→ **Dataset entries**

## src/pkg/cdb_defs.svh

```systemverilog
// Constants for the class D bridge control block: offsets, fields, thresholds.
// Assumes a 20 MHz core clock; included by the core.
`ifndef CDB_DEFS_SVH
`define CDB_DEFS_SVH

// Core clock rate in kHz, so that ms times kHz gives cycles
`define CDB_MCLK_KHZ        20000
// Data-loss window in ms
`define CDB_DATALOSS_MS     50
// Die temperature thresholds in degrees C (135, 150, 120)
`define CDB_TEMP_WARN_C     8'h87
`define CDB_TEMP_SHUT_C     8'h96
`define CDB_TEMP_CLEAR_C    8'h78
// Current limit in A; the sense comparators trip at this level
`define CDB_OC_LIMIT_A      5
// Dead-time ticks per nonoverlap step
`define CDB_NOV_STEP_TICKS  5'h02

// Register offsets (byte addresses)
`define CDB_REG_CTRL        8'h00
`define CDB_REG_STATUS      8'h04
`define CDB_REG_CONFIG      8'h08

// Control fields
`define CDB_CTRL_SOFTMUTE   0
// Status fields
`define CDB_ST_DATALOSS     0
`define CDB_ST_OVERCURRENT  1
`define CDB_ST_THERMWARN    2
`define CDB_ST_THERMSHUT    3
`define CDB_ST_POWERDOWN    4
`define CDB_ST_MUTED        5
// Config fields
`define CDB_CFG_CLKSRC      0
`define CDB_CFG_CHMODE      1
`define CDB_CFG_EDGE_LSB    4
`define CDB_CFG_NOV_LSB     8
// Reset values
`define CDB_CTRL_RESET      1'h0

`endif

```

## src/pkg/cdb_pkg.sv

```systemverilog
// Types shared by the class D bridge control block.
// Assumes cdb_defs.svh is on the include path.
`default_nettype none
package cdb_pkg;
  // Pin inputs travelling together through the synchroniser
  typedef struct packed {
    logic       driveInA;
    logic       driveInB;
    logic       driveInC;
    logic       driveInD;
    logic       muteN;
    logic       resetPowerdownN;
    logic       extClk;
    logic [3:0] errIn;
    logic       clockSourceStrap;
    logic       channelModeStrap;
  } cdb_pins_s;

  // Device operating state, one-hot
  typedef enum logic [2:0] {
    ST_PDN  = 3'h1,
    ST_RUN  = 3'h2,
    ST_HALT = 3'h4
  } cdb_state_e;
endpackage
`default_nettype wire

```

## src/core/cdb_bridge_ctrl.sv

```systemverilog
// Digital control of a four-pair class D output stage with dead time,
// strap capture, thermal, overcurrent and data-loss protection.
// Assumes pin inputs are asynchronous; sense inputs share mclk.
//
// Contract
// - Dead time between complementary gate switching
// - Mode straps latched at reset release
// - Clock strap: 0 internal, 1 external
// - Mode strap: 0 bridge, 1 four-channel
// - Bridge mode: A drives AB, C drives CD
// - Bridge mode: data loss after 50 ms
// - Four-channel: each input drives own output
// - Four-channel: low pin disables low sides
// - Thermal warning above 135 C
// - Thermal shutdown above 150 C stops switching
// - Thermal flags clear below 120 C
// - Overcurrent mutes and raises flag
// - Overcurrent latched until reset or mute cycle
// - Edge speed pins captured at reset rise
// - Edge index is pins, inverted B, plus one
// - Nonoverlap pins captured at reset rise
// - Nonoverlap index is pins, inverted D, plus one
// - Error pins are straps, then driven outputs
// - Error indications active low
// - Reset and power-down active low
// - Mute input active low
//
// Decided for this implementation: the address-and-strobe port and the placing of the registers.
`include "cdb_defs.svh"
`default_nettype none
module cdb_bridge_ctrl
  import cdb_pkg::*;
#(
  parameter int DATALOSS_CYC = `CDB_DATALOSS_MS * `CDB_MCLK_KHZ
)(
  input  wire logic        mclk,
  input  wire logic        reset_n,
  input  wire logic        driveInA,
  input  wire logic        driveInB,
  input  wire logic        driveInC,
  input  wire logic        driveInD,
  input  wire logic        muteN,
  input  wire logic        resetPowerdownN,
  input  wire logic        extClk,
  input  wire logic        clockSourceStrap,
  input  wire logic        channelModeStrap,
  input  wire logic [7:0]  dieTempC,
  input  wire logic [7:0]  currentLimitHit,
  input  wire logic        datalossOrLowsideIn,
  output logic             datalossOrLowsideOut,
  output logic             datalossOrLowsideOe,
  input  wire logic        overcurrentFlagNIn,
  output logic             overcurrentFlagNOut,
  output logic             overcurrentFlagNOe,
  input  wire logic        thermalWarnNIn,
  output logic             thermalWarnNOut,
  output logic             thermalWarnNOe,
  input  wire logic        thermalShutdownNIn,
  output logic             thermalShutdownNOut,
  output logic             thermalShutdownNOe,
  output logic [3:0]       bridgeOutHi,
  output logic [3:0]       bridgeOutLo,
  output logic [3:0]       edgeSpeedIdx,
  input  wire logic [7:0]  regAddr,
  input  wire logic [31:0] regWdata,
  input  wire logic        regWrite,
  input  wire logic        regRead,
  output logic [31:0]      regRdata
);

  localparam int DL_W = $clog2(DATALOSS_CYC + 1);

  // Index from two upper pins and an inverted low pin, plus one: 1..8
  function automatic logic [3:0] strapIndex(input logic b2, input logic b1, input logic b0);
    strapIndex = {1'b0, b2, b1, ~b0} + 4'h1;
  endfunction

  // ************************************************************
  // Pin synchronisers
  // ************************************************************
  cdb_pins_s pinRaw;
  cdb_pins_s sync1_reg;
  cdb_pins_s sync2_reg;
  cdb_pins_s sync3_reg;
  cdb_pins_s pin_reg;
  cdb_pins_s pin_next;

  assign pinRaw = '{driveInA, driveInB, driveInC, driveInD, muteN, resetPowerdownN, extClk,
                    {thermalShutdownNIn, thermalWarnNIn, overcurrentFlagNIn, datalossOrLowsideIn},
                    clockSourceStrap, channelModeStrap};

  // A bit changes only once the second and third stages agree
  assign pin_next = (~(sync2_reg ^ sync3_reg) & sync2_reg) | ((sync2_reg ^ sync3_reg) & pin_reg);

  // Reset to idle pin levels so that no false mute edge follows reset;
  // the power-down pin starts held low so the straps are tracked first
  localparam cdb_pins_s PIN_IDLE = '{muteN: 1'h1, errIn: 4'hF, default: '0};

  always_ff @(posedge mclk or negedge reset_n)
  begin
    if (!reset_n)
    begin
      sync1_reg <= PIN_IDLE;
      sync2_reg <= PIN_IDLE;
      sync3_reg <= PIN_IDLE;
      pin_reg   <= PIN_IDLE;
    end
    else
    begin
      sync1_reg <= pinRaw;
      sync2_reg <= sync1_reg;
      sync3_reg <= sync2_reg;
      pin_reg   <= pin_next;
    end
  end

  // ************************************************************
  // Operating state and strap capture
  // ************************************************************
  cdb_state_e state_reg;
  logic       clkSrc_reg;
  logic       chanMode_reg;
  logic [3:0] novIdx_reg;
  logic       softMute_reg;
  logic       thermWarn_reg;
  logic       thermShut_reg;
  logic       ocLatch_reg;
  logic       dataLoss_reg;
  logic       muteRise;
  logic       muteSeen_reg;
  logic       halt;

  assign halt = thermShut_reg | ocLatch_reg | ~pin_reg.muteN | softMute_reg;

  always_ff @(posedge mclk or negedge reset_n)
  begin
    if (!reset_n)
      state_reg <= ST_PDN;
    else
    begin
      case (state_reg)
        ST_PDN:  state_reg <= pin_reg.resetPowerdownN ? ST_RUN : ST_PDN;
        ST_RUN:  state_reg <= !pin_reg.resetPowerdownN ? ST_PDN : (halt ? ST_HALT : ST_RUN);
        ST_HALT: state_reg <= !pin_reg.resetPowerdownN ? ST_PDN : (halt ? ST_HALT : ST_RUN);
        default: state_reg <= ST_PDN;
      endcase
    end
  end

  // Straps track pins while held down and freeze at the release
  // Mode strap capture
  always_ff @(posedge mclk or negedge reset_n)
  begin
    if (!reset_n)
    begin
      clkSrc_reg   <= 1'h0;
      chanMode_reg <= 1'h0;
      edgeSpeedIdx <= 4'h1;
      novIdx_reg   <= 4'h1;
    end
    else if (state_reg == ST_PDN)
    begin
      clkSrc_reg   <= pin_reg.clockSourceStrap;
      chanMode_reg <= pin_reg.channelModeStrap;
      edgeSpeedIdx <= strapIndex(pin_reg.errIn[3], pin_reg.errIn[2], pin_reg.driveInB);
      novIdx_reg   <= strapIndex(pin_reg.errIn[1], pin_reg.errIn[0], pin_reg.driveInD);
    end
  end

  // ************************************************************
  // Protection flags
  // ************************************************************
  // Thermal flags with hysteresis; nothing is flagged while powered down
  // Warning and shutdown thresholds
  always_ff @(posedge mclk or negedge reset_n)
  begin
    if (!reset_n)
    begin
      thermWarn_reg <= 1'h0;
      thermShut_reg <= 1'h0;
    end
    else if (state_reg == ST_PDN)
    begin
      thermWarn_reg <= 1'h0;
      thermShut_reg <= 1'h0;
    end
    else
    begin
      if (dieTempC > `CDB_TEMP_WARN_C)
        thermWarn_reg <= 1'h1;
      else if (dieTempC < `CDB_TEMP_CLEAR_C)
        thermWarn_reg <= 1'h0;
      if (dieTempC > `CDB_TEMP_SHUT_C)
        thermShut_reg <= 1'h1;
      else if (dieTempC < `CDB_TEMP_CLEAR_C)
        thermShut_reg <= 1'h0;
    end
  end

  // Mute release after an assertion clears the overcurrent latch
  assign muteRise = muteSeen_reg & pin_reg.muteN;

  always_ff @(posedge mclk or negedge reset_n)
  begin
    if (!reset_n)
      muteSeen_reg <= 1'h0;
    else
      muteSeen_reg <= ~pin_reg.muteN;
  end

  // Set wins over the mute-release clear
  // Overcurrent trip
  always_ff @(posedge mclk or negedge reset_n)
  begin
    if (!reset_n)
      ocLatch_reg <= 1'h0;
    else if (state_reg == ST_PDN)
      ocLatch_reg <= 1'h0;
    else if (|currentLimitHit)
      ocLatch_reg <= 1'h1;
    else if (muteRise)
      ocLatch_reg <= 1'h0;
  end

  // Data-loss watch on the two bridge inputs
  logic [DL_W-1:0] dlCnt_reg;
  logic            inAPrev_reg;
  logic            inCPrev_reg;
  logic            toggled;

  assign toggled = (pin_reg.driveInA ^ inAPrev_reg) | (pin_reg.driveInC ^ inCPrev_reg);

  always_ff @(posedge mclk or negedge reset_n)
  begin
    if (!reset_n)
    begin
      inAPrev_reg  <= 1'h0;
      inCPrev_reg  <= 1'h0;
      dlCnt_reg    <= '0;
      dataLoss_reg <= 1'h0;
    end
    else
    begin
      inAPrev_reg <= pin_reg.driveInA;
      inCPrev_reg <= pin_reg.driveInC;
      if (state_reg == ST_PDN || chanMode_reg || toggled)
      begin
        dlCnt_reg    <= '0;
        dataLoss_reg <= 1'h0;
      end
      else if (dlCnt_reg >= DL_W'(DATALOSS_CYC))
        dataLoss_reg <= 1'h1;
      else
        dlCnt_reg <= dlCnt_reg + DL_W'(1);
    end
  end

  // ************************************************************
  // Gate drive with dead time
  // ************************************************************
  logic       extPrev_reg;
  logic       tick;
  logic [3:0] level;
  logic [3:0] wantHi;
  logic [3:0] wantLo;
  logic       lowEnable;
  logic       run;
  logic [4:0] deadTicks;
  logic [4:0] dtCnt_reg [4];

  always_ff @(posedge mclk or negedge reset_n)
  begin
    if (!reset_n)
      extPrev_reg <= 1'h0;
    else
      extPrev_reg <= pin_reg.extClk;
  end

  assign tick = clkSrc_reg ? (pin_reg.extClk & ~extPrev_reg) : 1'h1;
  assign deadTicks = 5'(novIdx_reg * `CDB_NOV_STEP_TICKS);
  assign run = (state_reg == ST_RUN);

  // Target level of each output, bit 0 is A
  // Mode select
  assign level = chanMode_reg
               ? {pin_reg.driveInD, pin_reg.driveInC, pin_reg.driveInB, pin_reg.driveInA}
               : {~pin_reg.driveInC, pin_reg.driveInC, ~pin_reg.driveInA, pin_reg.driveInA};

  assign lowEnable = ~chanMode_reg | pin_reg.errIn[0];
  assign wantHi = {4{run}} & level;
  assign wantLo = {4{run & lowEnable}} & ~level;

  // Turning off is immediate; turning on waits for the dead time
  // Break before make
  for (genvar i = 0; i < 4; i++)
  begin : g_pair
    always_ff @(posedge mclk or negedge reset_n)
    begin
      if (!reset_n)
      begin
        bridgeOutHi[i] <= 1'h0;
        bridgeOutLo[i] <= 1'h0;
        dtCnt_reg[i]   <= 5'h00;
      end
      else if ((bridgeOutHi[i] & ~wantHi[i]) | (bridgeOutLo[i] & ~wantLo[i]))
      begin
        bridgeOutHi[i] <= bridgeOutHi[i] & wantHi[i];
        bridgeOutLo[i] <= bridgeOutLo[i] & wantLo[i];
        dtCnt_reg[i]   <= deadTicks;
      end
      else if (dtCnt_reg[i] != 5'h00)
      begin
        if (tick)
          dtCnt_reg[i] <= dtCnt_reg[i] - 5'h01;
      end
      else
      begin
        bridgeOutHi[i] <= wantHi[i];
        bridgeOutLo[i] <= wantLo[i];
      end
    end
  end

  // ************************************************************
  // Error pins
  // ************************************************************
  // Released during powerdown so the pull-ups and straps set the level
  // Strap then output
  always_ff @(posedge mclk or negedge reset_n)
  begin
    if (!reset_n)
    begin
      {thermalShutdownNOe, thermalWarnNOe, overcurrentFlagNOe, datalossOrLowsideOe} <= 4'h0;
      {thermalShutdownNOut, thermalWarnNOut, overcurrentFlagNOut, datalossOrLowsideOut} <= 4'hF;
    end
    else
    begin
      thermalShutdownNOe   <= (state_reg != ST_PDN);
      thermalWarnNOe       <= (state_reg != ST_PDN);
      overcurrentFlagNOe   <= (state_reg != ST_PDN);
      datalossOrLowsideOe  <= (state_reg != ST_PDN) & ~chanMode_reg;
      thermalShutdownNOut  <= ~thermShut_reg;
      thermalWarnNOut      <= ~thermWarn_reg;
      overcurrentFlagNOut  <= ~ocLatch_reg;
      datalossOrLowsideOut <= ~dataLoss_reg;
    end
  end

  // ************************************************************
  // Register port
  // ************************************************************
  always_ff @(posedge mclk or negedge reset_n)
  begin
    if (!reset_n)
      softMute_reg <= `CDB_CTRL_RESET;
    else if (regWrite && regAddr == `CDB_REG_CTRL)
      softMute_reg <= regWdata[`CDB_CTRL_SOFTMUTE];
  end

  // Read data stands for exactly the cycle after the strobe
  always_ff @(posedge mclk or negedge reset_n)
  begin
    if (!reset_n)
      regRdata <= 32'h0000_0000;
    else
    begin
      regRdata <= 32'h0000_0000;
      if (regRead)
      begin
        case (regAddr)
          `CDB_REG_CTRL:
            regRdata[`CDB_CTRL_SOFTMUTE] <= softMute_reg;
          `CDB_REG_STATUS:
          begin
            regRdata[`CDB_ST_DATALOSS]    <= dataLoss_reg;
            regRdata[`CDB_ST_OVERCURRENT] <= ocLatch_reg;
            regRdata[`CDB_ST_THERMWARN]   <= thermWarn_reg;
            regRdata[`CDB_ST_THERMSHUT]   <= thermShut_reg;
            regRdata[`CDB_ST_POWERDOWN]   <= (state_reg == ST_PDN);
            regRdata[`CDB_ST_MUTED]       <= (state_reg == ST_HALT);
          end
          `CDB_REG_CONFIG:
          begin
            regRdata[`CDB_CFG_CLKSRC] <= clkSrc_reg;
            regRdata[`CDB_CFG_CHMODE] <= chanMode_reg;
            regRdata[`CDB_CFG_EDGE_LSB +: 4] <= edgeSpeedIdx;
            regRdata[`CDB_CFG_NOV_LSB +: 4]  <= novIdx_reg;
          end
          default:
            regRdata <= 32'h0000_0000;
        endcase
      end
    end
  end

  // ************************************************************
  // Assertions
  // ************************************************************
  property p_noShootThrough;
    @(posedge mclk) disable iff (!reset_n) (bridgeOutHi & bridgeOutLo) == 4'h0;
  endproperty
  a_noShootThrough: assert property (p_noShootThrough)
    else $error("High and low side of a pair both on");

  property p_deadGap;
    @(posedge mclk) disable iff (!reset_n)
      $fell(bridgeOutLo[0]) |-> !bridgeOutHi[0] ##1 !bridgeOutHi[0];
  endproperty
  a_deadGap: assert property (p_deadGap)
    else $error("High side turned on without dead time");

  property p_strapHold;
    @(posedge mclk) disable iff (!reset_n)
      (state_reg != ST_PDN) && $past(state_reg != ST_PDN) |-> $stable(chanMode_reg)
        && $stable(clkSrc_reg) && $stable(edgeSpeedIdx) && $stable(novIdx_reg);
  endproperty
  a_strapHold: assert property (p_strapHold)
    else $error("Captured strap changed outside powerdown");

  property p_warnSet;
    @(posedge mclk) disable iff (!reset_n)
      (state_reg != ST_PDN) && pin_reg.resetPowerdownN && dieTempC > `CDB_TEMP_WARN_C
        |=> thermWarn_reg;
  endproperty
  a_warnSet: assert property (p_warnSet)
    else $error("Thermal warning not raised above threshold");

  property p_shutStops;
    @(posedge mclk) disable iff (!reset_n)
      thermShut_reg ##1 thermShut_reg |=> bridgeOutHi == 4'h0 && bridgeOutLo == 4'h0;
  endproperty
  a_shutStops: assert property (p_shutStops)
    else $error("Switching continues in thermal shutdown");

  property p_hysteresis;
    @(posedge mclk) disable iff (!reset_n)
      thermShut_reg && pin_reg.resetPowerdownN && dieTempC >= `CDB_TEMP_CLEAR_C
        |=> thermShut_reg;
  endproperty
  a_hysteresis: assert property (p_hysteresis)
    else $error("Thermal shutdown cleared above clear threshold");

  property p_ocHold;
    @(posedge mclk) disable iff (!reset_n)
      ocLatch_reg && !muteRise && pin_reg.resetPowerdownN |=> ocLatch_reg;
  endproperty
  a_ocHold: assert property (p_ocHold)
    else $error("Overcurrent latch cleared without reset or mute cycle");

  property p_ocMutes;
    @(posedge mclk) disable iff (!reset_n)
      (|currentLimitHit) && (state_reg != ST_PDN) && pin_reg.resetPowerdownN
        |=> ##1 !overcurrentFlagNOut ##1 (bridgeOutHi == 4'h0);
  endproperty
  a_ocMutes: assert property (p_ocMutes)
    else $error("Overcurrent did not flag and mute");

  property p_lowDisable;
    @(posedge mclk) disable iff (!reset_n)
      chanMode_reg && !pin_reg.errIn[0] |=> bridgeOutLo == 4'h0;
  endproperty
  a_lowDisable: assert property (p_lowDisable)
    else $error("Low side on while disabled");

  property p_errFollows;
    @(posedge mclk) disable iff (!reset_n)
      1'b1 |=> thermalWarnNOut == !$past(thermWarn_reg);
  endproperty
  a_errFollows: assert property (p_errFollows)
    else $error("Warning pin not active low copy of flag");

  c_dataLoss: cover property (@(posedge mclk) disable iff (!reset_n) $rose(dataLoss_reg));
  c_ocTrip:   cover property (@(posedge mclk) disable iff (!reset_n) $rose(ocLatch_reg));
  c_thermal:  cover property (@(posedge mclk) disable iff (!reset_n) $fell(thermShut_reg));
  c_deadTime: cover property (@(posedge mclk) disable iff (!reset_n) $rose(bridgeOutHi[1]));

endmodule
`default_nettype wire

```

→ **Task goal**
Show all lines from the listing above in which "held" appears.

→ **Solution to this problem**
  // the power-down pin starts held low so the straps are tracked first
  // Straps track pins while held down and freeze at the release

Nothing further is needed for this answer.